#### Records provided ####
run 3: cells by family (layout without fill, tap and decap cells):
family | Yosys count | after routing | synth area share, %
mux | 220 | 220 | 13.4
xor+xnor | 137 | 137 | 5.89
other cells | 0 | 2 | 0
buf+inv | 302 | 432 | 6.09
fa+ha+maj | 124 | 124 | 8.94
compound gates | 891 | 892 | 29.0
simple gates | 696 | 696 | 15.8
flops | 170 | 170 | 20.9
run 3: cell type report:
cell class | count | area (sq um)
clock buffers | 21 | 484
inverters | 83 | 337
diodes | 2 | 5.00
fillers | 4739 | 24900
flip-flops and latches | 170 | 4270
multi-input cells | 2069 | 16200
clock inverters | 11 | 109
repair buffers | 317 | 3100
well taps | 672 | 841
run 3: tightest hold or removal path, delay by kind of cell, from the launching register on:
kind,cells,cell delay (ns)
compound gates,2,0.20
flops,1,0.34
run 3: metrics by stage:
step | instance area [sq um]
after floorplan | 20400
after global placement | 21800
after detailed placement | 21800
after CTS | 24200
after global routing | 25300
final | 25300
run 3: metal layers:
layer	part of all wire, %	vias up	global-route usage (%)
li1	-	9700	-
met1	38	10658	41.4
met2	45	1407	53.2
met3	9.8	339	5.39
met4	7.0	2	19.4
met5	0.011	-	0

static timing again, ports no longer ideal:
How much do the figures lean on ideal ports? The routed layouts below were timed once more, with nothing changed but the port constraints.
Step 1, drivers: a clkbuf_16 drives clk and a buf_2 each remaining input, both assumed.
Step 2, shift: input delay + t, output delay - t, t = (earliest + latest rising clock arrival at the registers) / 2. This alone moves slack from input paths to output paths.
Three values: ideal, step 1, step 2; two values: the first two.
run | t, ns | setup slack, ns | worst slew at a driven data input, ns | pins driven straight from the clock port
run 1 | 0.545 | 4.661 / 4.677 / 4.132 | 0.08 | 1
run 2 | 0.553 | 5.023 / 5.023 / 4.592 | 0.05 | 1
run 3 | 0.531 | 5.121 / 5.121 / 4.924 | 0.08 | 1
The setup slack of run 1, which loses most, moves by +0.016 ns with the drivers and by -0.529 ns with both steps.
From an optimization exercise on the open Yosys and OpenROAD flow, aimed at small area; shortcuts taken in it are not production practice. The RTL was checked by simulation tests, not by an equivalence proof against the original design. No activity file was given, so power comes from the tool's default toggle rates.

== run 1 ==
Design rv3n_core_top, start of the top module:
module rv3n_core_top (
	input  logic                   i_clk,
	input  logic                   i_rst,
	input  logic                   i_req,
	input  logic [2:0]             i_op,
	input  logic [5-1:0] i_rd,
	input  logic [5-1:0] i_rs0,
	input  logic [5-1:0] i_rs1,
	input  logic                   i_use_imm,
	input  logic [32-1:0]  i_imm,
	input  logic                   i_hold,
	output logic                   o_ready,
	output logic                   o_wb_valid,
	output logic [5-1:0] o_wb_rd,
	output logic [32-1:0]  o_wb_data
);
	localparam int NL = 4 + 1;
	logic [NL-1:0]                  l_valid;
	logic [NL-1:0][5-1:0] l_rd;
	logic [NL-1:0][32-1:0]  l_result;
	logic                  step;
	logic                  run;
	logic [32-1:0] opa;
	logic [32-1:0] opb;
	logic [32-1:0] alu_res;
	genvar k;
	rv3n_gsr u_gsr (
		.i_clk      (i_clk),
		.i_clr      (!run),
		.i_rs0      (i_rs0),
		.o_rs0_data (opa),
		.i_rs1      (i_rs1),
		.i_use_imm  (i_use_imm),
		.i_imm      (i_imm),
		.o_opb_data (opb),
		.i_we       (step && l_valid[0]),
		.i_wr_rd    (l_rd[0]),
		.i_wr_data  (l_result[0])
	);
	rv3n_alu u_alu (
		.i_op  (i_op),
		.i_zero(i_rst),
		.i_a   (opa),
		.i_b   (opb),
		.o_res (alu_res)
	);
	rv3n_issue u_issue (
		.i_clk     (i_clk),
		.i_rst     (i_rst),
		.i_req     (i_req),
		.i_op      (i_op),
		.i_rd      (i_rd),
		.i_rs0     (i_rs0),
		.i_rs1     (i_rs1),
		.i_use_imm (i_use_imm),
		.i_hold    (i_hold),
		.o_ready   (o_ready),
  ...
Size: about 1,200 flip-flops, roughly 0.049 sq mm of cells after synthesis.
Settings: LEC_CHECK=0, CAP_MARGIN=10, CORE_MARGIN=2, CORE_UTILIZATION=45, CTS_CLUSTER_DIAMETER=100, CTS_CLUSTER_SIZE=25, PLACE_DENSITY=0.6, SLEW_MARGIN=10, SYNTH_HIERARCHICAL=1; clock period 8.0 ns.
standard.sh (not shown) runs the stock make flow with config.mk's settings and CLKGATE_MAP_FILE= SYNTH_SCRIPT=/design/flow/synth_recipe.tcl, a recipe that flattens the netlist after the stock synthesis.
==> flow/flow/run.sh <==
#!/bin/bash
# Layout flow: the standard flow (standard.sh: standard synthesis,
# floorplan, power grid, placement, CTS, routing), with one change: the
# buffers that placement puts on every input and output port are
# sky130_fd_sc_hd__buf_1 instead of the flow's default choice.
# make's full output goes to standard.log; each ORFS step keeps its own
# log under orfs/logs/.
set -euo pipefail
bash standard.sh \
	"BUFFER_PORTS_ARGS=-buffer_cell sky130_fd_sc_hd__buf_1" \
	finish > standard.log 2>&1
Run 1 has completed all stages; timing, DRC and antenna checks passed.
Relative to run 1, the following input files were edited for run 2:
Settings: CAP_MARGIN changed from 10 to 0; GPL_ROUTABILITY_DRIVEN newly set to 0; SLEW_MARGIN changed from 10 to 0.
Results
- Each of the runs, namely run 2 and run 1, reached the end of the flow and came out clean.
- Row core utilization: run 2 lower / run 1 higher
- Run 2: first-iteration DRC count 395 above run 1
- Post-route cell area of run 2 falls short of that of run 1 slightly.
- Looking at non-clock buffer count across run 2 and run 1, the one that comes out lower is run 2.
- Power share of the clock group (lower): run 1
- Run 2 reports a higher layout clock buffer count than run 1 does.
- Summary of the comparison: routed wire length is lower in run 2, relative to run 1.
- Looking at slew at the pin with the worst max-slew slack, run 2 sits below run 1.
- Row worst relative slew slack: run 2 higher / run 1 lower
####
### Problem to solve
For the listing above, work out how many lines contain the string "gates" and return only that figure.

### Solution to this task
3